Planificación de viaje

Viajar, además de ser una experiencia maravillosa, es también un cúmulo de experiencias, imprevistos y problemas.

Para disminuir la incertidumbre, no perder plata y lanzarse en picada a tus vacaciones sin mayores preocupaciones, es indispensable la construcción de una guía de ruta y si eres un poco obsesivo, quizás te animes hasta a tirar algunas líneas de protocolos e itinerarios.

Un mapeo pensado y reposado antes de iniciar tu viaje es algo bastante necesario, ya que ayuda a disminuir la posibilidad de error y problemas con la consecuente pérdida de tiempo.

¿En qué me tengo fijar al momento de viajar?

¿Cuáles son los puntos más relevantes al momento de armar un viaje? ¡Sigue leyendo!

Movilización

Comprar pasajes con anticipación puede sonar a consejo que te daría tu mamá, pero es muy cierto y necesario.

Además, es posible que te salgan más baratos, ya que las aerolíneas o empresas de buses tienden a rebajar los precios de los tickets si los adquieres con tiempo.

Si tu onda es más libre y tienes planificado salir a mochilear, un estudio a las rutas por las que andarás no le hará mal a nadie (menos a ti).

Revisa las rutas más transitadas y convenientes para llegar a tus destinos y pide consejos a otros mochileros que hayan tomado esos caminos.

Guarda siempre un poco de plata que te permita salir de imprevistos, porque como diría tu sabia madre: «es mejor prevenir que curar».

Seguros

Si vas fuera del país debes considerar la contratación de un seguro de viajes.
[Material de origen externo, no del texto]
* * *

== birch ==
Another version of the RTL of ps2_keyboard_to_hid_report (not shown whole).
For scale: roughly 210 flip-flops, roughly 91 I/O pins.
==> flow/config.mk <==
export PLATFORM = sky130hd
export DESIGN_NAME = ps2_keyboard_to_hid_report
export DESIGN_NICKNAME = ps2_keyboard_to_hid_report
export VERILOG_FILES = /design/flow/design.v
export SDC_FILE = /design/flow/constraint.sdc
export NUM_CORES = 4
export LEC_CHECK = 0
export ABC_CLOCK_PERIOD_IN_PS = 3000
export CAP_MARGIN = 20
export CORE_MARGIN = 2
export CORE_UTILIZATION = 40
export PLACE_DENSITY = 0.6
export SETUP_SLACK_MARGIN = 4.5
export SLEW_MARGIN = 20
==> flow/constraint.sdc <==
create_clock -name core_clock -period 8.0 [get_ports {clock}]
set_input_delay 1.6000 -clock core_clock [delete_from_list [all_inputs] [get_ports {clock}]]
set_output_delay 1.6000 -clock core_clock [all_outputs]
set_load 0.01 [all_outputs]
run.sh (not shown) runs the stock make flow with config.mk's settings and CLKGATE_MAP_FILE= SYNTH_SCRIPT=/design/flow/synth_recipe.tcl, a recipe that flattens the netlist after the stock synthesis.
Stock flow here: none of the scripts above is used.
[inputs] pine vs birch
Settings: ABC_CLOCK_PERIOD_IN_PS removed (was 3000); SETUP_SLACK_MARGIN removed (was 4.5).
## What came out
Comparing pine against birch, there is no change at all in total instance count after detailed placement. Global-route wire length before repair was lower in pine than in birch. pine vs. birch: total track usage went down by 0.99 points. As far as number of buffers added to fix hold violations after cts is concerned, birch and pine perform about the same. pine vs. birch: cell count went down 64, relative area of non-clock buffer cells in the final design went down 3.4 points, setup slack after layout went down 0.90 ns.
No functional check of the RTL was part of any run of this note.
Source: an optimization exercise on an open RTL-to-GDS flow (aim: small area and a short achievable clock period). Production flows keep margins and buffers that such runs may drop.
Only simulation tests tie the RTL to the original design; equivalence was not proved.
No activity file was given, so power comes from the tool's default toggle rates.

$ cat run.sh
#!/bin/bash
# synth_recipe.tcl (not shown) runs the flow's synth.tcl, then flattens the netlist and writes it again
# the make line also repeats each setting of config.mk as NAME=value (left out here)
make -C /OpenROAD-flow-scripts/flow DESIGN_CONFIG=/design/flow/config.mk WORK_HOME=/design/flow/orfs CLKGATE_MAP_FILE= SYNTH_SCRIPT=/design/flow/synth_recipe.tcl finish
$ cat config.mk
export PLATFORM = sky130hd
export DESIGN_NAME = array_multiplier
export DESIGN_NICKNAME = array_multiplier
export VERILOG_FILES = /design/flow/design.v
export SDC_FILE = /design/flow/constraint.sdc
export NUM_CORES = 4
export LEC_CHECK = 0
export CAP_MARGIN = 20
export CORE_MARGIN = 2
export CORE_UTILIZATION = 40
export SLEW_MARGIN = 20
$ cat constraint.sdc
create_clock -name core_clock -period 6.0 [get_ports {clk}]
set_input_delay 1.2000 -clock core_clock [delete_from_list [all_inputs] [get_ports {clk}]]
set_output_delay 1.2000 -clock core_clock [all_outputs]
set_load 0.01 [all_outputs]
$ cat design.v
`default_nettype none
package mult_sizes_pkg;
	localparam int OPERAND_WIDTH = 16;
	localparam int PRODUCT_WIDTH = 2 * OPERAND_WIDTH;
	localparam int ROW_COUNT = OPERAND_WIDTH - 1;
	typedef logic [OPERAND_WIDTH-1:0] operand_t;
	typedef logic [PRODUCT_WIDTH-1:0] product_t;
endpackage
`default_nettype wire
`default_nettype none
package adder_cell_pkg;
	function automatic logic [1:0] half_add(
		input logic a,
		input logic b
	);
		logic s;
		logic c;
		s = a ^ b;
		c = a & b;
		half_add = {c, s};
	endfunction
	function automatic logic [1:0] full_add(
		input logic a,
		input logic b,
		input logic cin
	);
		logic s;
		logic c;
		s = a ^ b ^ cin;
		c = (a & b) | (cin & (a ^ b));  
		full_add = {c, s};
	endfunction
endpackage
`default_nettype wire
`default_nettype none
module operand_stage (
	input  logic                     clk,
	input  logic                     reset,
	input  logic                     in_valid,
	input  mult_sizes_pkg::operand_t x,
	input  mult_sizes_pkg::operand_t y,
	output logic                     stage_valid,
	output mult_sizes_pkg::operand_t x_out,
	output mult_sizes_pkg::operand_t y_rest,
	output mult_sizes_pkg::operand_t sum_row,
	output mult_sizes_pkg::operand_t carry_row,
	output mult_sizes_pkg::operand_t low_bits
);
	mult_sizes_pkg::operand_t pp_row;
	assign pp_row = x & {mult_sizes_pkg::OPERAND_WIDTH{y[0]}};
	assign carry_row = '0;
	always_ff @(posedge clk) begin
		if (reset) begin
			stage_valid <= 1'b0;
		end else begin
			stage_valid <= in_valid;
		end
	end
	always_ff @(posedge clk) begin
		x_out   <= x;
		y_rest  <= y >> 1;         
		sum_row <= pp_row;
		low_bits <= {pp_row[0], {(mult_sizes_pkg::OPERAND_WIDTH-1){1'b0}}};
	end
endmodule
`default_nettype wire
`default_nettype none
module csa_row_stage (
	input  logic                     clk,
	input  logic                     reset,
	input  logic                     in_valid,
	input  mult_sizes_pkg::operand_t x_in,
	input  mult_sizes_pkg::operand_t y_in,
	input  mult_sizes_pkg::operand_t sum_in,
	input  mult_sizes_pkg::operand_t carry_in,
	input  mult_sizes_pkg::operand_t low_in,
	output logic                     out_valid,
	output mult_sizes_pkg::operand_t x_out,
	output mult_sizes_pkg::operand_t y_out,
	output mult_sizes_pkg::operand_t sum_out,
	output mult_sizes_pkg::operand_t carry_out,
	output mult_sizes_pkg::operand_t low_out
);
	mult_sizes_pkg::operand_t pp_row;
	mult_sizes_pkg::operand_t sum_up;
	mult_sizes_pkg::operand_t sum_next;
	mult_sizes_pkg::operand_t carry_next;
	assign pp_row = x_in & {mult_sizes_pkg::OPERAND_WIDTH{y_in[0]}};
	assign sum_up = {1'b0, sum_in[mult_sizes_pkg::OPERAND_WIDTH-1:1]};
	always_comb begin
		for (int j = 0; j < mult_sizes_pkg::OPERAND_WIDTH; j++) begin
			{carry_next[j], sum_next[j]} = adder_cell_pkg::full_add(pp_row[j], sum_up[j], carry_in[j]);
		end
	end
	always_ff @(posedge clk) begin
		if (reset) begin
			out_valid <= 1'b0;
		end else begin
			out_valid <= in_valid;
		end
	end
	always_ff @(posedge clk) begin
		x_out     <= x_in;
		y_out     <= y_in >> 1;                                    
		sum_out   <= sum_next;
		carry_out <= carry_next;
		low_out   <= {sum_next[0], low_in[mult_sizes_pkg::OPERAND_WIDTH-1:1]};  
	end
endmodule
`default_nettype wire
`default_nettype none
module carry_propagate_stage (
	input  logic                     clk,
	input  logic                     reset,
	input  logic                     in_valid,
	input  mult_sizes_pkg::operand_t sum_in,
	input  mult_sizes_pkg::operand_t carry_in,
	input  mult_sizes_pkg::operand_t low_in,
	output logic                     product_valid,
	output mult_sizes_pkg::product_t product
);
	mult_sizes_pkg::operand_t                 upper;
	logic [mult_sizes_pkg::OPERAND_WIDTH-2:0] chain;
	always_comb begin
		{chain[0], upper[0]} = adder_cell_pkg::half_add(carry_in[0], sum_in[1]);
		for (int j = 1; j < mult_sizes_pkg::OPERAND_WIDTH - 1; j++) begin
			{chain[j], upper[j]} = adder_cell_pkg::full_add(carry_in[j], sum_in[j+1], chain[j-1]);
		end
		upper[mult_sizes_pkg::OPERAND_WIDTH-1] = chain[mult_sizes_pkg::OPERAND_WIDTH-2];  
	end
	always_ff @(posedge clk) begin
		if (reset) begin
			product_valid <= 1'b0;
		end else begin
			product_valid <= in_valid;
		end
	end
	always_ff @(posedge clk) begin
		product <= {upper, low_in};
	end
endmodule
`default_nettype wire
`default_nettype none
module array_multiplier (
	input  logic                     clk,
	input  logic                     reset,
	input  logic                     in_valid,
	input  mult_sizes_pkg::operand_t x,
	input  mult_sizes_pkg::operand_t y,
	output logic                     product_valid,
	output mult_sizes_pkg::product_t product
);
	logic     stage_valid [0:mult_sizes_pkg::ROW_COUNT];
	mult_sizes_pkg::operand_t x_pipe      [0:mult_sizes_pkg::ROW_COUNT];
	mult_sizes_pkg::operand_t y_rest      [0:mult_sizes_pkg::ROW_COUNT];
	mult_sizes_pkg::operand_t sum_row     [0:mult_sizes_pkg::ROW_COUNT];
	mult_sizes_pkg::operand_t carry_row   [0:mult_sizes_pkg::ROW_COUNT];
	mult_sizes_pkg::operand_t low_bits    [0:mult_sizes_pkg::ROW_COUNT];
	operand_stage operand_stage_i (
		.clk         (clk),
		.reset       (reset),
		.in_valid    (in_valid),
		.x           (x),
		.y           (y),
		.stage_valid (stage_valid[0]),
		.x_out       (x_pipe[0]),
		.y_rest      (y_rest[0]),
		.sum_row     (sum_row[0]),
		.carry_row   (carry_row[0]),
		.low_bits    (low_bits[0])
	);
	for (genvar i = 0; i < mult_sizes_pkg::ROW_COUNT; i++) begin : row_g
		csa_row_stage row_i (
			.clk       (clk),
			.reset     (reset),
			.in_valid  (stage_valid[i]),
			.x_in      (x_pipe[i]),
			.y_in      (y_rest[i]),
			.sum_in    (sum_row[i]),
			.carry_in  (carry_row[i]),
			.low_in    (low_bits[i]),
			.out_valid (stage_valid[i+1]),
			.x_out     (x_pipe[i+1]),
			.y_out     (y_rest[i+1]),
			.sum_out   (sum_row[i+1]),
			.carry_out (carry_row[i+1]),
			.low_out   (low_bits[i+1])
		);
	end
	carry_propagate_stage carry_propagate_stage_i (
		.clk           (clk),
		.reset         (reset),
		.in_valid      (stage_valid[mult_sizes_pkg::ROW_COUNT]),
		.sum_in        (sum_row[mult_sizes_pkg::ROW_COUNT]),
		.carry_in      (carry_row[mult_sizes_pkg::ROW_COUNT]),
		.low_in        (low_bits[mult_sizes_pkg::ROW_COUNT]),
		.product_valid (product_valid),
		.product       (product)
	);
endmodule
`default_nettype wire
Tú sabes que Murphy no perdona y seguro te da apendicitis cuando estás en la isla más recóndita de todo el mundo, así que no te arriesgues.

Asegurar la maleta también puede ser una buena idea si llevas cosas de valor en ella, porque es bien sabido que en los aeropuertos no son muy amables ni cuidadosos con nuestro equipaje.

Si viajarás dentro de Chile, lleva siempre tu botiquín preparado para curar heridas y algunos medicamentos básicos: dolor de estómago y sus asociados, dolor de cabeza, fiebre, desinfectante, apósitos y algunas banditas para heridas pequeñas.

Alojamiento

No es lo mismo viajar a un pueblito al sur de Chile que viajar a otro país en donde no hablas el idioma y no conoces a nadie.

En la primera opción, no hay problema con que llegues sin saber donde quedarte porque probablemente las opciones son pocas y, en el peor de los casos, la gente es tan amable que quizás te cedan una cama en su propia casa.

En la segunda opción, la cosa se pone un poco más color de hormiga, así que es mejor ir preparado.

Pide recomendaciones e investiga con detalle el sector en dónde te quedarás, además, una muy buena opción es utilizar sitios web como Airbnb o Despegar para tener acceso a las opiniones de otros viajeros y al contacto directo con los dueños o encargados del lugar de llegada.

Otro punto a favor respecto al uso de estos servicios, es la posibilidad de conocer gente que vive en la ciudad o localidad que visitas, la que te puede orientar respecto a las rutas y mejores lugares de visita. Además, conocer gente en otros lugares siempre es muy lindo, no pierdas la oportunidad.

Comida, pasatiempos y traslados:

Sea donde sea que vayas y sin importar tu plan inicial, llevar dinero para comida y traslados es fundamental para poder pasar unas vacaciones tranquilo.

Si a esto le sumas la posibilidad de tener distracciones mientras recorres el nuevo lugar, el monto se va haciendo un poco más grande.

No es necesario llevar millones para esto, porque opciones hay para todos los bolsillos, pero sí es importante que consideres una suma adecuada a la realidad del país o ciudad que visitas.

Lo peor que te puede pasar es que tengas que pagar el triple de lo que estás acostumbrado por comida sin antes haber chequeado el costo de vida en tu destino, así que ¡a investigar!